What to work on:
Could you copy each line of the listing below that has the word "unsigned"?

Provided entries:

------------

==> src/rtl/quad_decoder.sv <==
// Quadrature encoder position counter with optional detent accumulation,
// saturating or wrapping arithmetic, one-cycle step strobes and sticky error.
module quad_decoder
    import quad_pkg::*;
#(
    parameter int unsigned WIDTH    = 8,
    parameter int unsigned STEP     = 1,
    parameter int unsigned INIT     = 0,
    parameter bit          SATURATE = 1'b1,
    parameter bit          DETENT   = 1'b1
) (
    input  logic             clk,
    input  logic             reset_n,
    input  logic             a,
    input  logic             b,
    input  logic             clear,
    output logic [WIDTH-1:0] value,
    output logic             step_up,
    output logic             step_dn,
    output logic             error
);

    localparam logic signed [3:0] PH_POS    = 4'(PHASE_FULL);
    localparam logic signed [3:0] PH_NEG    = 4'(-PHASE_FULL);
    localparam logic [WIDTH:0]    STEP_X    = (WIDTH + 1)'(STEP);
    localparam logic [WIDTH:0]    MAX_X     = {1'b0, {WIDTH{1'b1}}};
    localparam logic [WIDTH-1:0]  INIT_VAL  = WIDTH'(INIT);

    logic [1:0]        cur_ab;
    logic [1:0]        prev_ab;
    logic              primed;
    logic signed [3:0] phase;
    logic signed [3:0] phase_sum;
    logic signed [3:0] phase_next;
    logic              count_up;
    logic              count_dn;
    logic              illegal;
    logic [WIDTH:0]    sum_up;
    logic [WIDTH:0]    diff_dn;
    logic [WIDTH-1:0]  value_up;
    logic [WIDTH-1:0]  value_dn;
    dir_t              dir;

    assign cur_ab = {a, b};

    quad_step u_step (
        .prev_ab (prev_ab),
        .cur_ab  (cur_ab),
        .dir     (dir)
    );

    // Detent mode counts only when a whole cycle of four same-direction edges
    // lands back on AB=00; any reversal walks the phase back toward zero.
    always_comb begin
        phase_sum  = phase;
        phase_next = phase;
        count_up   = 1'b0;
        count_dn   = 1'b0;
        illegal    = 1'b0;
        if (primed) begin
            case (dir)
                DIR_UP, DIR_DN: begin
                    if (DETENT) begin
                        phase_sum = (dir == DIR_UP) ? phase + 4'sd1 : phase - 4'sd1;
                        if (cur_ab == AB_00) begin
                            count_up   = (phase_sum == PH_POS);
                            count_dn   = (phase_sum == PH_NEG);
                            phase_next = '0;
                        end else begin
                            phase_next = phase_sum;
                        end
                    end else begin
                        count_up = (dir == DIR_UP);
                        count_dn = (dir == DIR_DN);
                    end
                end
                DIR_ILLEGAL: begin
                    illegal    = 1'b1;
                    phase_next = '0;
                end
                default: ;
            endcase
        end
    end

    always_comb begin
        sum_up   = {1'b0, value} + STEP_X;
        diff_dn  = {1'b0, value} - STEP_X;
        value_up = (SATURATE && (sum_up > MAX_X)) ? '1 : sum_up[WIDTH-1:0];
        value_dn = (SATURATE && diff_dn[WIDTH]) ? '0 : diff_dn[WIDTH-1:0];
    end

    always_ff @(posedge clk) begin
        if (!reset_n) begin
            prev_ab <= '0;
            primed  <= 1'b0;
            phase   <= '0;
            value   <= INIT_VAL;
            step_up <= 1'b0;
            step_dn <= 1'b0;
            error   <= 1'b0;
        end else begin
            prev_ab <= cur_ab;
            primed  <= 1'b1;
            if (clear) begin
                phase   <= '0;
                value   <= INIT_VAL;
                step_up <= 1'b0;
                step_dn <= 1'b0;
                error   <= 1'b0;
            end else begin
                phase   <= phase_next;
                step_up <= count_up;
                step_dn <= count_dn;
                if (illegal) begin
                    error <= 1'b1;
                end
                if (count_up) begin
                    value <= value_up;
                end else if (count_dn) begin
                    value <= value_dn;
                end
            end
        end
    end

endmodule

------------

Answer to this exercise:
    parameter int unsigned WIDTH    = 8,
    parameter int unsigned STEP     = 1,
    parameter int unsigned INIT     = 0,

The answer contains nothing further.